This six minute video featuring Dr. Peg Luksik, starting at 1:15, explains a lot.

http://www.youtube.com/watch?v=aY4iMwlarNA

This speech was given a few weeks ago, when education expert Dr. Peg Luksik spoke about the manipulation that happens in computer adaptive, standardized tests.

Luksik explains:

The problem isn’t that it’s self-paced; the problem is that the test is open to manipulation.” (minute 1:15-1:20)  Test creators can adapt the test to make it appear to the average taxpayer, parent or policy maker to have been more difficult or easier.  It’s an internal mechanism, not a valid assessment.  A child has to agree or comply with questions along the way, or he/she cannot move on to take the rest of the test.

Dr. Luksik gives examples of this compliance.  In the 1990’s she saw internal documents of these tests that explained that the test was not to assess objective knowledge at all; it was to test –and score for– the child’s threshhold for behavior change without protest.

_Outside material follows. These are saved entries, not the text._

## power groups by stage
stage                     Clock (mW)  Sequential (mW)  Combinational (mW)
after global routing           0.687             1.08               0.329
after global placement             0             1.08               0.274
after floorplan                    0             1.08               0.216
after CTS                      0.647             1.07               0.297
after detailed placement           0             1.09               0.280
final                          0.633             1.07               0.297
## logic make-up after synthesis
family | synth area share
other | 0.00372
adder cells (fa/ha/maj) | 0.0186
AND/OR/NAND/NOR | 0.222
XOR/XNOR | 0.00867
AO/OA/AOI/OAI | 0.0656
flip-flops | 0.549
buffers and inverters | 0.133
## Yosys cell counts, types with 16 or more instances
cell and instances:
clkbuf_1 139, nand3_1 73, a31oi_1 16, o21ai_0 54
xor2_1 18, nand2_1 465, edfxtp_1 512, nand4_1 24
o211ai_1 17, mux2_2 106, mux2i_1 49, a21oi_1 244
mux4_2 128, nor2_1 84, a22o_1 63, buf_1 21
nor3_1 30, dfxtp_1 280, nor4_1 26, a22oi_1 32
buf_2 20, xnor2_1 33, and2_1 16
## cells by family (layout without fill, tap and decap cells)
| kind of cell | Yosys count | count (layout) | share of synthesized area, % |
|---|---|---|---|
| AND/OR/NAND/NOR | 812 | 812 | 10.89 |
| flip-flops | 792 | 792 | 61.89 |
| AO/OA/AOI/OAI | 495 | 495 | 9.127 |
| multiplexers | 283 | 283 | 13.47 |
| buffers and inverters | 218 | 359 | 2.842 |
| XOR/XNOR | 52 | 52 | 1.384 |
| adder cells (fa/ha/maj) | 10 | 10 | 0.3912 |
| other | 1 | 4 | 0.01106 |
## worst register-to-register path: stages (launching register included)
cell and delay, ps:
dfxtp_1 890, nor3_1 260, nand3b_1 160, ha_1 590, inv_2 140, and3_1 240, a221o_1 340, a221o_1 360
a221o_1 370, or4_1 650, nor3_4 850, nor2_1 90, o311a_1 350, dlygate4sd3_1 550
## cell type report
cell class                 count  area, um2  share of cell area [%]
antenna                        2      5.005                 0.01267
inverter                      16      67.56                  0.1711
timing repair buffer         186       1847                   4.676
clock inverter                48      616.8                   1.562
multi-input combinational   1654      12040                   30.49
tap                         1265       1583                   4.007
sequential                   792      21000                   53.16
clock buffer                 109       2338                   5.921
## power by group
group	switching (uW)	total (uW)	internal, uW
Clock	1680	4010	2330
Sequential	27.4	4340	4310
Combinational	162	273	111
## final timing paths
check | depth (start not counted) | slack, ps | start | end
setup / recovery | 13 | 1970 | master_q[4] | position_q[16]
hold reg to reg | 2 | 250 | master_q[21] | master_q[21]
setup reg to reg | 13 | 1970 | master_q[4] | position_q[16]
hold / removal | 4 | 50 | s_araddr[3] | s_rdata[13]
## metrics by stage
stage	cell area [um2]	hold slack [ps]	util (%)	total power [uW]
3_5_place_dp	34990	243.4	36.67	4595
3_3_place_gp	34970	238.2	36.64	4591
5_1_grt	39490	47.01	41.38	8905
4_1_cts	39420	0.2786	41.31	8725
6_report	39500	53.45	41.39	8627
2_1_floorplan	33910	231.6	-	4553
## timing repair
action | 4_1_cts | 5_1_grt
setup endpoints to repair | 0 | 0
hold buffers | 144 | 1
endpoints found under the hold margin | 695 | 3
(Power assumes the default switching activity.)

A sample question wanted a child to answer whether a child would join a vandalism group. There was no way a child could answer that he/she would not ever join a vandalism group; he or she could only indicate whether he/she would join if a best friend was in the group or if mother would not find out or other similar options.  Another example asked whether a child would cry, be upset, argue, when the family was moving to another country.  There was no option that was not outc0me based.  This prevents individual thought.

(FYI:  In Utah, these tests are called S.A.G.E. and are co-created by the federally funded Smarter Balanced Assessment Consortium and a company called American Institutes for Research which has taken at least $39 million Utah tax dollars to deliver Utah’s children a computer adaptive, Common Core aligned test.)

Dr. Luksik also explains that test questions that are supposed to be testing reading, are aiming to test other things, such as this example: a child’s level of honesty was tested in what was supposedly a reading test:  If he/she found a wallet with money in it what would he/she do?  No option was: return it.

Now, these tests were 1990’s Outcome Based Education (OBE) tests.  But the embedding principle is the same in today’s Common Core tests; just much easier for test creators to hide, since they’re not pencil and paper  tests anymore.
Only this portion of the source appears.